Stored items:
$ cat flow/constraint.sdc
create_clock -name core_clock -period 35.0 [get_ports {clk}]
set_input_delay 7.0000 -clock core_clock [delete_from_list [all_inputs] [get_ports {clk}]]
set_output_delay 7.0000 -clock core_clock [all_outputs]
set_load 0.01 [all_outputs]
$ cat flow/run.sh
#!/bin/bash
# the make line also repeats each setting of config.mk as NAME=value (left out here)
make -C /OpenROAD-flow-scripts/flow DESIGN_CONFIG=/design/flow/config.mk WORK_HOME=/design/flow/orfs CLKGATE_MAP_FILE= finish
$ cat flow/design.v
`timescale 1ns / 1ps
module get_conv_target_angle(
input signed [19:0] target_angle,
output reg signed [19:0] target_angle_conv,
output reg [2:0] quadrant_loc
    );
  always@(*)
    begin
        if ((target_angle >{16'd90,4'd0}) && (target_angle <= {16'd180,4'd0})) target_angle_conv = target_angle - {16'd90,4'd0};
        else if ((target_angle >{16'd180,4'd0}) && (target_angle <= {16'd270,4'd0})) target_angle_conv = target_angle - {16'd180,4'd0};
        else if ((target_angle > {16'd270,4'd0}) && (target_angle <= {16'd360,4'd0})) target_angle_conv = target_angle - {16'd360,4'd0};
        else target_angle_conv = target_angle;
    end 
  always@(*)
    begin
        if ((target_angle >{16'd90,4'd0}) && (target_angle <= {16'd180,4'd0})) quadrant_loc = 3'd2;
        else if ((target_angle >{16'd180,4'd0}) && (target_angle <= {16'd270,4'd0})) quadrant_loc = 3'd3;
        else if ((target_angle > {16'd270,4'd0}) && (target_angle <= {16'd360,4'd0})) quadrant_loc = 3'd4;
        else quadrant_loc = 3'd1;
    end    
endmodule
`timescale 1ns / 1ps
module output_mapping(
input signed [19:0] x, 
input signed [19:0] y,
input [2:0] quadrant_loc,
output reg signed [19:0] x_res,
output reg signed [19:0] y_res
    );
always@(*)
    begin
        if (quadrant_loc == 3'd2) x_res = -y;
        else if (quadrant_loc == 3'd3) x_res = -x;
        else  x_res = x; 
    end
 always@(*)
   begin
     if (quadrant_loc == 3'd2)       y_res = x;
     else if (quadrant_loc == 3'd3)  y_res = -y;
     else                            y_res = y; 
   end
endmodule
`timescale 1ns / 1ps
module cordic_sin_cos(clk,rst,target_angle,x_res,y_res);
 input clk,rst;   
 input signed [19:0] target_angle;    
 output reg signed [19:0] x_res;  
 output reg signed [19:0] y_res;  
 wire signed [19:0] x_res_comb;  
 wire signed [19:0] y_res_comb;  
 reg signed [19:0] x [9:0];   
 reg signed [19:0] y [9:0];   
 wire signed[19:0] arc_tan [8:0];   
 reg  signed[19:0] z[8:0];   
 reg  d[8:0];  
 wire signed [19:0] target_angle_conv;   
 wire [2:0] quadrant_loc;  
 assign arc_tan[0] = {{6{1'b0}},10'b0000101101,4'b0000};    
 assign arc_tan[1] = {{6{1'b0}},10'b0000011010,4'b1001};    
 assign arc_tan[2] = {{6{1'b0}},10'b0000001110,4'b0000};    
 assign arc_tan[3] = {{6{1'b0}},10'b0000000111,4'b0010};    
 assign arc_tan[4] = {{6{1'b0}},10'b0000000011,4'b1001};    
 assign arc_tan[5] = {{6{1'b0}},10'b0000000001,4'b1100};    
 assign arc_tan[6] = {{6{1'b0}},10'b0000000000,4'b1110};    
 assign arc_tan[7] = {{6{1'b0}},10'b0000000000,4'b0111};    
 assign arc_tan[8] = {{6{1'b0}},10'b0000000000,4'b0011};    
 get_conv_target_angle conv_angle(.target_angle(target_angle),.target_angle_conv(target_angle_conv),.quadrant_loc(quadrant_loc));
 output_mapping out_map(.x(x[9][19:0]),.y(y[9][19:0]),.quadrant_loc(quadrant_loc),.x_res(x_res_comb),.y_res(y_res_comb));
 always@(posedge clk)
  begin
    if (rst == 0)
       begin
         x_res [19:0]     <= 20'b0;
         y_res [19:0]     <= 20'b0;  
       end 
    else 
       begin
         x_res [19:0] <= x_res_comb;
         y_res [19:0] <= y_res_comb;
       end
  end
 always@(*)
   begin
      x[0] = 20'b00001001101101110001;  
      y[0] = 20'b00000000000000000000;  
      z[0] = target_angle_conv;  
      d[0] = (z[0][19] == 0) ? 1 : 0;   
   end
 always@(*)
   begin
     x[1] = (d[0] == 1) ? (x[0] - y[0]) : (x[0]+y[0]);
     y[1] = (d[0] == 1) ? (y[0] + x[0]) : (y[0]-x[0]);
     z[1] = (d[0] == 1) ? (z[0] - arc_tan[0]) : (z[0]+arc_tan[0]);
     d[1] = (z[1][19] == 0) ? 1 : 0;
     x[2] = (d[1] == 1) ? (x[1] - (y[1]>>>1)) : (x[1]+(y[1]>>>1));
     y[2] = (d[1] == 1) ? (y[1] + (x[1]>>>1)) : (y[1]-(x[1]>>>1));
     z[2] = (d[1] == 1) ? (z[1] - arc_tan[1]) : (z[1]+arc_tan[1]);
     d[2] = (z[2][19] == 0) ? 1 : 0;   
     x[3] = (d[2] == 1) ? (x[2] - (y[2]>>>2)) : (x[2]+(y[2]>>>2));
     y[3] = (d[2] == 1) ? (y[2] + (x[2]>>>2)) : (y[2]-(x[2]>>>2));
     z[3] = (d[2] == 1) ? (z[2] - arc_tan[2]) : (z[2]+arc_tan[2]);
     d[3] = (z[3][19] == 0) ? 1 : 0; 
     x[4] = (d[3] == 1) ? (x[3] - (y[3]>>>3)) : (x[3]+(y[3]>>>3));
     y[4] = (d[3] == 1) ? (y[3] + (x[3]>>>3)) : (y[3]-(x[3]>>>3));
     z[4] = (d[3] == 1) ? (z[3] - arc_tan[3]) : (z[3]+arc_tan[3]);
     d[4] = (z[4][19] == 0) ? 1 : 0; 
     x[5] = (d[4] == 1) ? (x[4] - (y[4]>>>4)) : (x[4]+(y[4]>>>4));
     y[5] = (d[4] == 1) ? (y[4] + (x[4]>>>4)) : (y[4]-(x[4]>>>4));
     z[5] = (d[4] == 1) ? (z[4] - arc_tan[4]) : (z[4]+arc_tan[4]);
     d[5] = (z[5][19] == 0) ? 1 : 0; 
     x[6] = (d[5] == 1) ? (x[5] - (y[5]>>>5)) : (x[5]+(y[5]>>>5));
     y[6] = (d[5] == 1) ? (y[5] + (x[5]>>>5)) : (y[5]-(x[5]>>>5));
     z[6] = (d[5] == 1) ? (z[5] - arc_tan[5]) : (z[5]+arc_tan[5]);
     d[6] = (z[6][19] == 0) ? 1 : 0; 
     x[7] = (d[6] == 1) ? (x[6] - (y[6]>>>6)) : (x[6]+(y[6]>>>6));
     y[7] = (d[6] == 1) ? (y[6] + (x[6]>>>6)) : (y[6]-(x[6]>>>6));
     z[7] = (d[6] == 1) ? (z[6] - arc_tan[6]) : (z[6]+arc_tan[6]);
     d[7] = (z[7][19] == 0) ? 1 : 0; 
     x[8] = (d[7] == 1) ? (x[7] - (y[7]>>>7)) : (x[7]+(y[7]>>>7));
     y[8] = (d[7] == 1) ? (y[7] + (x[7]>>>7)) : (y[7]-(x[7]>>>7));
     z[8] = (d[7] == 1) ? (z[7] - arc_tan[7]) : (z[7]+arc_tan[7]);
     d[8] = (z[8][19] == 0) ? 1 : 0; 
     x[9] = (d[8] == 1) ? (x[8] - (y[8]>>>8)) : (x[8]+(y[8]>>>8));
     y[9] = (d[8] == 1) ? (y[8] + (x[8]>>>8)) : (y[8]-(x[8]>>>8));
     z[9] = (d[8] == 1) ? (z[8] - arc_tan[8]) : (z[8]+arc_tan[8]);
     d[9] = (z[9][19] == 0) ? 1 : 0; 
   end
endmodule
$ cat flow/config.mk
export PLATFORM = sky130hd
export DESIGN_NAME = cordic_sin_cos
export DESIGN_NICKNAME = cordic_sin_cos
export VERILOG_FILES = /design/flow/design.v
export SDC_FILE = /design/flow/constraint.sdc
export NUM_CORES = 4
export LEC_CHECK = 0
export CAP_MARGIN = 0
export CELL_PAD_IN_SITES_DETAIL_PLACEMENT = 1
export CELL_PAD_IN_SITES_GLOBAL_PLACEMENT = 1
export CORE_MARGIN = 7
export CORE_UTILIZATION = 40
export CTS_CLUSTER_DIAMETER = 319
export GPL_ROUTABILITY_DRIVEN = 0
export GPL_TIMING_DRIVEN = 1
export SLEW_MARGIN = 10
==> impl_metrics.toml, run 1 <==
# physical design summary
[setup_path]
path_buffers = 12
path_depth = 123
startpoint = "target_angle[10]"
endpoint_kind = "register"
cp_slowest_stage_delay_ns = 0.79
cp.arrival_ns = 33.61
cp-start-kind = "input port"
cp-endpoint = "x_res[18]"
cp_top_family = "AND-OR/OR-AND gates"
path_common_cell = "a21oi_1"
slowest_stage = "clkdlybuf4s50_1"
worstPathMaxFanout = 22
worstSetupPathType = "in -> reg"
worstPathRequired_ns = 35.17

[clock_tree]
root_buffer = "clkbuf_16"
cts_hold_buffers = 0
clk_pin_slew_ns = 0.06
cts.sinks = 40
htreeDepth = 2
cts_made_buffers = 5
clockBufferDepth = 2
cts_tree = "yes"

[sta]
holdWs_ns = 7.58
period_used_pct = 95.5
period_needed_ns = 33.44
finalSetupViolCount = 0
max_slew_margin_pct = 17.4
hold_viol = 0
fmax_mhz = 29.9
tightest_slew_ns = 1.23
drv_slew = 0

[floorplanning]
core_mm2 = 0.0554
fp.dieArea_mm2 = 0.0633
die_x_um = 252
pin_count = 62
die_y_um = 252
rows = 86
initial_core_util_pct = 40.7

[logic_synthesis]
ys_sh_mux_pct = 1.41
synth-seq-cells = 40
synth-warning-count = 11
synth_cell_types = 97
xor_area_share_pct = 18.5
top_cells_by_area = "ha_1, xnor2_1, a21oi_1"
synthArstFlopShare_pct = 0
top_logic_kind = "AND-OR/OR-AND gates"
edf_count = 0
yosys-stat-cells = 3113
ys.flop_type = "dfxtp_1"
ys_top_cells_by_count = "ha_1, xnor2_1, a21oi_1"
top_area_cell = "ha_1"
yosys.area_share.aoi_pct = 28.2
syn_area_mm2 = 0.0226
ys_sh_simple_pct = 19.5
yosysChipArea_mm2 = 0.0226
syn_inst = 3113
synth_top_cell_by_count = "ha_1"
fp_nets = 3562
ys_seq_share_pct = 3.55
yosys.area.top_type_share_pct = 22.6
avgSynthCellArea_um2 = 7.25
synth-adder-area-share_pct = 24.3

[layout]
num-fill-cells = 6983
fin_nets = 3613
fin_util_pct = 44.8
area_delta_synth_final_pct = 10.1

[global_route]
antenna_found_initial = 0
grt_max_degree = 44
use_met2_pct = 42.7
grt_util_met3_pct = 1.25
grt_pass1_vias = 23400
use_met1_pct = 30.7
gr-max-usage-layer = "met2"
grt_usage_pct = 23.6
grt_pass1_wl_um = 125000
overflow = 0

[worst_hold_path]
holdPathStages = 4
min_from = "rst"
hp-class = "in -> reg"
hold-path-endpoint = "y_res[3]"

[detailed_routing]
postRouteWirelength_um = 78700
drc = 0
drt_iter0_markers = 839
diodes = 0
num_vias = 22700
ant_nets = 0
routed_via_density = 5.79
dr.pass1.iters = 6
wire_per_inst_um = 20.1

[run]
warnings = 51
maxCapViolCount = 0

[placement]
port_buffers = 61
hpwlAfterDp_um = 68000

[run_status]
status = "no timing/DRC/antenna violations"
## cell type report
class	instances	area [µm²]	area share (%)
well taps	748	936	3.77
multi-input cells	2804	21200	85.2
clock buffers	6	139	0.559
clock inverters	2	38.8	0.156
flip-flops and latches	40	801	3.22
repair buffers	98	941	3.79
inverters	215	813	3.27
## per-layer routing
| layer | share of wire, % | up-vias | routed length [µm] |
|---|---|---|---|
| met5 | 0 | - | 0 |
| met4 | 2.3 | 0 | 1830 |
| met3 | 1.8 | 66 | 1440 |
| met2 | 49 | 269 | 38300 |
| met1 | 47 | 11000 | 37200 |
| li1 | - | 11300 | - |
## repair_timing
item	4_1_cts	5_1_grt
pin swaps	0	6
cloned	0	1
buffers inserted	0	12
resized	6	97
endpoints found under the setup margin	9	28
## per-stage QoR
step                      setup slack (ns)  area (µm²)  TNS, ns  instances
after CTS                            0.120       24300        0       3900
after global routing               -0.0259       24800  -0.0742       3913
after floorplan                      0.777       22600        0       3113
after detailed placement            -0.800       24100    -4.98       3892
final                                 1.56       24800        0       3913
after global placement               0.111       24100        0       3892
==> run 2, diff against run 1 <==
ABC_AREA = 1   (was unset)
CAP_MARGIN = 20   (was 0)
CELL_PAD_IN_SITES_DETAIL_PLACEMENT = unset   (was 1)
CELL_PAD_IN_SITES_GLOBAL_PLACEMENT = unset   (was 1)
CORE_ASPECT_RATIO = 1.39   (was unset)
CORE_MARGIN = 2   (was 7)
CORE_UTILIZATION = 72   (was 40)
CTS_CLUSTER_DIAMETER = 240   (was 319)
CTS_CLUSTER_SIZE = 97   (was unset)
GPL_ROUTABILITY_DRIVEN = unset   (was 0)
GPL_TIMING_DRIVEN = unset   (was 1)
PLACE_DENSITY = 0.4   (was unset)
SLEW_MARGIN = 20   (was 10)
clock period = 36.7 ns   (was 35.0 ns; I/O delays follow)
==> run 2 against run 1 <==
  * Still clean
  * Flip-flop count did not move
  * Worst setup slack improved by 0.80 ns
  * Core utilization rose by 32 points
  * Critical endpoint is now x_res[16]
==> impl_metrics.toml, run 2 <==
# physical design summary
[global_route]
antenna_found_initial = 0
grt_pass1_vias = 24100
grt_pass1_wl_um = 108000
grt_usage_pct = 38.6
grt_max_degree = 45
overflow = 0

[logic_synthesis]
synth_top_cell_by_count = "nand2_1"
syn_area_mm2 = 0.0228
yosys.area_share.aoi_pct = 18.3
ys_sh_simple_pct = 25.0
synth-adder-area-share_pct = 24.0
avgSynthCellArea_um2 = 6.37
top_logic_kind = "simple AND/OR/NAND/NOR gates"
yosys-stat-cells = 3584
ys.flop_type = "dfxtp_1"
ys_top_cells_by_count = "nand2_1, inv_1, ha_1"
xor_area_share_pct = 18.4
yosysChipArea_mm2 = 0.0228
syn_inst = 3584
ys_seq_share_pct = 3.51
fp_nets = 4033
edf_count = 0
synthArstFlopShare_pct = 0
ys_sh_mux_pct = 0
yosys.area.top_type_share_pct = 22.4
synth_cell_types = 64
synth-warning-count = 11
top_cells_by_area = "ha_1, xor2_1, nand2_1"
top_area_cell = "ha_1"
synth-seq-cells = 40

[setup_path]
cp_slowest_stage_delay_ns = 0.66
slowest_stage = "clkdlybuf4s50_1"
cp-start-kind = "input port"
worstPathMaxFanout = 45
cp.arrival_ns = 34.49
path_buffers = 22
cp_top_family = "AND-OR/OR-AND gates"
path_depth = 145
cp-endpoint = "x_res[16]"
worstPathRequired_ns = 36.85
endpoint_kind = "register"
path_common_cell = "nand2_1"
worstSetupPathType = "in -> reg"
startpoint = "target_angle[7]"

[floorplanning]
core_mm2 = 0.0311
rows = 76
fp.dieArea_mm2 = 0.0331
pin_count = 62
die_y_um = 214
die_x_um = 155
initial_core_util_pct = 73.4

[worst_hold_path]
holdPathStages = 3
hold-path-endpoint = "x_res[18]"
hp-class = "in -> reg"
min_from = "rst"

[sta]
period_needed_ns = 34.34
tightest_slew_ns = 0.825
max_slew_margin_pct = 44.3
rsz0062_at_grt = "false"
fmax_mhz = 29.1
fin_setup_tns_ns = 0
finalSetupViolCount = 0
hold_viol = 0
holdWs_ns = 8.20
period_used_pct = 93.6
drv_slew = 0

[placement]
place_congestion = 1.03
placed_cells = 4006
port_buffers = 61
hpwlAfterDp_um = 54900

[clock_tree]
cts.sinks = 40
root_buffer = "clkbuf_16"
cts_tree = "yes"
cts_made_buffers = 5
clockBufferDepth = 2
clk_pin_slew_ns = 0.05
htreeDepth = 2

[detailed_routing]
num_vias = 24300
diodes = 0
highest_layer = "met4"
dr.pass1.iters = 16
met3WireLength_um = 3370
drt-met1-wl_um = 25000
wl_met2_um = 32600
wire_per_inst_um = 16.4
routed_via_density = 6.06
postRouteWirelength_um = 65900
drt_iter0_markers = 1842
ant_nets = 0
drc = 0

[layout]
fin_nets = 4075
area_delta_synth_final_pct = 5.35
stdcell_count = 4016

[run]
maxCapViolCount = 0
warnings = 51

[run_status]
status = "no timing/DRC/antenna violations"
[run 2: metal layers]
metal,up-vias,track usage [%]
met1,11000,40.7
li1,11900,-
met3,393,4.75
met2,995,72.0
met5,-,0
met4,0,25.5
[run 2: area by class of cell]
| type | instances | area [µm²] |
|---|---|---|
| inverter | 606 | 2290 |
| clock buffer | 5 | 125 |
| timing repair inverter | 1 | 5.00 |
| clock inverter | 2 | 60.1 |
| timing repair buffer | 71 | 686 |
| sequential | 40 | 801 |
| multi-input combinational | 2901 | 19600 |
| tap | 390 | 488 |
| fill | 2457 | 7060 |
[run 2: timing repair]
action                                  4_1_cts  5_1_grt
endpoints found under the hold margin         0        0
gates resized                                 0        7
buffers inserted                              0        2
hold buffers                                  0        0
endpoints found under the setup margin        0       22
[run 2: metrics by stage]
| stage | util, % | worst slack [ns] | cell area [µm²] |
|---|---|---|---|
| 6_report | 77.3 | 2.36 | 24000 |
| 3_3_place_gp | 76.5 | 3.34 | 23800 |
| 2_1_floorplan | - | 6.49 | 22800 |
| 3_5_place_dp | 76.5 | 2.10 | 23800 |
| 5_1_grt | 77.3 | 0.0454 | 24000 |
| 4_1_cts | 77.1 | 2.34 | 24000 |
==> run 3, diff against run 2 <==
ABC_AREA = unset   (was 1)
CORE_ASPECT_RATIO = unset   (was 1.39)
CORE_UTILIZATION = 12   (was 72)
CTS_CLUSTER_DIAMETER = unset   (was 240)
CTS_CLUSTER_SIZE = unset   (was 97)
PLACE_DENSITY = unset   (was 0.4)
clock period = 41.1 ns   (was 36.7 ns; I/O delays follow)
==> run 3 against run 2 <==
  * Via count down 9.4%
  * Final area up 9.9%
  * Synthesized area down 1.1%
  * Routed wire length up 3.6%
  * Largest cell class unchanged
  * Cell count up 40%
  * Highest routed layer unchanged
  * Clock-buffer cell count up 1
  * Critical path type unchanged
  * Worst setup slack better by 1.2 ns
  * Global-route usage down 32 points
  * First-iteration DRC count down 24%
  * Hold slack better by 0.56 ns
==> impl_metrics.toml, run 3 <==
# physical design summary
[detailed_routing]
dr.pass1.iters = 6
routed_via_density = 3.91
wire_per_inst_um = 12.1
num_vias = 22000
drc = 0
ant_nets = 0
drt_iter0_markers = 1396
postRouteWirelength_um = 68200

[logic_synthesis]
top_area_cell = "ha_1"
ys_seq_share_pct = 3.55
synth-warning-count = 11
top_logic_kind = "AND-OR/OR-AND gates"
ys.flop_type = "dfxtp_1"
yosys.area_share.aoi_pct = 28.2
top_cells_by_area = "ha_1, xnor2_1, a21oi_1"
syn_inst = 3113
fp_nets = 3562
yosysChipArea_mm2 = 0.0226
ys_sh_mux_pct = 1.41
syn_area_mm2 = 0.0226
ys_sh_simple_pct = 19.5
synthArstFlopShare_pct = 0
edf_count = 0
synth-seq-cells = 40
xor_area_share_pct = 18.5
avgSynthCellArea_um2 = 7.25
synth_cell_types = 97
yosys-stat-cells = 3113
synth-adder-area-share_pct = 24.3
ys_top_cells_by_count = "ha_1, xnor2_1, a21oi_1"
yosys.area.top_type_share_pct = 22.6
synth_top_cell_by_count = "ha_1"

[floorplanning]
pin_count = 62
initial_core_util_pct = 12.0
fp.dieArea_mm2 = 0.192
die_y_um = 438
rows = 159
core_mm2 = 0.187
die_x_um = 438

[setup_path]
cp.arrival_ns = 37.68
cp_slowest_stage_delay_ns = 0.61
startpoint = "target_angle[7]"
path_common_cell = "a21oi_1"
cp-endpoint = "y_res[18]"
cp-start-kind = "input port"
worstPathMaxFanout = 44
path_depth = 127
slowest_stage = "clkdlybuf4s50_1"
worstPathRequired_ns = 41.26
worstSetupPathType = "in -> reg"
path_buffers = 14
cp_top_family = "AND-OR/OR-AND gates"
endpoint_kind = "register"

[placement]
place_congestion = 0.897
postPlaceCellArea_mm2 = 0.0262
port_buffers = 61
placed_cells = 5628
hpwlAfterDp_um = 58400
place_ws_ns = 2.33

[layout]
fin_nets = 3593
num-fill-cells = 21500
design_area_mm2 = 0.0264
layout.area.comb_mm2 = 0.0208
area_delta_synth_final_pct = 17.1
stdcell_count = 5641
register_area_um2 = 801

[global_route]
overflow = 0
grt_pass1_vias = 21300
grt_pass1_wl_um = 110000
antenna_found_initial = 0
grt_max_degree = 45
grt_usage_pct = 6.83

[clock_tree]
clk_pin_slew_ns = 0.06
root_buffer = "clkbuf_16"
htreeDepth = 2
cts.sinks = 40
cts_tree = "yes"
cts_made_buffers = 5
cts_hold_buffers = 0
clockBufferDepth = 2

[worst_hold_path]
holdPathStages = 4
min_from = "rst"
hold-path-endpoint = "y_res[2]"
hp-class = "in -> reg"

[sta]
drv_slew = 0
period_needed_ns = 37.52
max_slew_margin_pct = 23.1
hold_viol = 0
finalSetupViolCount = 0
rsz0062_at_grt = "false"
fin_setup_tns_ns = 0
fin_ws_ns = 3.58
period_used_pct = 91.3
holdWs_ns = 8.76
tightest_slew_ns = 1.14
fmax_mhz = 26.7

[run_status]
status = "no timing/DRC/antenna violations"

[run]
warnings = 49
maxCapViolCount = 0
run 3: layout make-up:
type | instances | area share [%]
Multi-Input combinational cell | 2804 | 78.7
Sequential cell | 40 | 3.03
Timing Repair Buffer | 78 | 2.79
Clock inverter | 2 | 0.0521
Clock buffer | 6 | 0.526
Inverter | 215 | 3.11
Antenna cell | 1 | 0.00947
Tap cell | 2495 | 11.8
run 3: timing repair:
action | 4_1_cts | 5_1_grt
buffers inserted | 0 | 3
setup endpoints to repair | 0 | 18
gates resized | 0 | 7
run 3: per-layer routing:
layer  share of wire (%)  up-vias  global-route usage (%)
met4                 2.6        0                    1.44
met5                   0        -                       0
met1                  47    10200                    9.10
li1                    -    11300                       -
met2                  47      441                    12.2
met3                 3.0       85                   0.228
run 3: through the flow:
step | utilization [%]
after floorplan | -
after global placement | 14.0
after detailed placement | 14.0
after CTS | 14.1
after global routing | 14.1
final | 14.1
==> run 4, diff against run 3 <==
CORE_UTILIZATION = 40   (was 12)
clock period = 21.7 ns   (was 41.1 ns; I/O delays follow)
==> run 4 against run 3 <==
  * Now fails the layout checks on setup timing
  * Synthesized cell count stayed put
  * Cell count shrank 1.0%
  * Critical endpoint is now y_res[17]
  * Largest cell class unchanged
==> impl_metrics.toml, run 4 <==
# physical design summary
[detailed_routing]
ant_nets = 0
num_vias = 31700
routed_via_density = 5.68
drc = 0
dr.pass1.iters = 10
drt_iter0_markers = 1929
postRouteWirelength_um = 108000
diodes = 0
wire_per_inst_um = 19.3

[clock_tree]
cts_made_buffers = 5
clockBufferDepth = 2
cts_tree = "yes"
cts.sinks = 40
root_buffer = "clkbuf_16"
clk_pin_slew_ns = 0.06
htreeDepth = 2

[logic_synthesis]
edf_count = 0
top_logic_kind = "AND-OR/OR-AND gates"
fp_nets = 3562
synthArstFlopShare_pct = 0
synth-adder-area-share_pct = 24.3
yosys.area.top_type_share_pct = 22.6
ys_seq_share_pct = 3.55
avgSynthCellArea_um2 = 7.25
synth_top_cell_by_count = "ha_1"
synth_cell_types = 97
top_area_cell = "ha_1"
synth-seq-cells = 40
syn_area_mm2 = 0.0226
ys_sh_simple_pct = 19.5
ys.flop_type = "dfxtp_1"
top_cells_by_area = "ha_1, xnor2_1, a21oi_1"
xor_area_share_pct = 18.5
yosysChipArea_mm2 = 0.0226
synth-warning-count = 11
yosys.area_share.aoi_pct = 28.2
ys_sh_mux_pct = 1.41
syn_inst = 3113
ys_top_cells_by_count = "ha_1, xnor2_1, a21oi_1"
yosys-stat-cells = 3113

[setup_path]
cp-start-kind = "input port"
cp-endpoint = "y_res[17]"
endpoint_kind = "register"
cp.arrival_ns = 27.39
slowest_stage = "fa_2"
startpoint = "target_angle[9]"
cp_top_family = "AND-OR/OR-AND gates"
path_buffers = 30
worstPathMaxFanout = 6
cp_slowest_stage_delay_ns = 0.44
worstPathRequired_ns = 21.86
path_common_cell = "buf_4"
path_depth = 135
worstSetupPathType = "in -> reg"

[floorplanning]
pin_count = 62
initial_core_util_pct = 40.3
fp.dieArea_mm2 = 0.0583
die_x_um = 242
die_y_um = 242
rows = 87
core_mm2 = 0.0561

[placement]
postPlaceCellArea_mm2 = 0.0343
placed_cells = 5162
port_buffers = 61
hpwlAfterDp_um = 68400
place_congestion = 0.930

[layout]
design_area_mm2 = 0.0425
fin_util_pct = 75.9
fin_nets = 5275
stdcell_count = 5583
num-fill-cells = 3508
register_area_um2 = 801
area_delta_synth_final_pct = 88.4
layout.area.comb_mm2 = 0.0259

[sta]
fmax_mhz = 36.7
hold_viol = 0
period_used_pct = 126
finalSetupViolCount = 40
drv_slew = 0
tightest_slew_ns = 0.634
max_slew_margin_pct = 57.5
rsz0062_at_grt = "true"
fin_ws_ns = -5.53
period_needed_ns = 27.23

[global_route]
grt_pass1_vias = 31200
antenna_found_initial = 0
grt_max_degree = 44
grt_usage_pct = 30.2
overflow = 0
grt_pass1_wl_um = 150000

[worst_hold_path]
min_from = "rst"
hold-path-endpoint = "x_res[16]"
hp-class = "in -> reg"
holdPathStages = 3

[run_status]
status = "complete, but fails checks"
so_faults = "setup timing"

[run]
maxCapViolCount = 0
warnings = 52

● Directions
Begin at the top of the records above and quote each line exactly, ending with the line that contains "# the make line".

● Your response
$ cat flow/constraint.sdc
create_clock -name core_clock -period 35.0 [get_ports {clk}]
set_input_delay 7.0000 -clock core_clock [delete_from_list [all_inputs] [get_ports {clk}]]
set_output_delay 7.0000 -clock core_clock [all_outputs]
set_load 0.01 [all_outputs]
$ cat flow/run.sh
#!/bin/bash
# the make line also repeats each setting of config.mk as NAME=value (left out here)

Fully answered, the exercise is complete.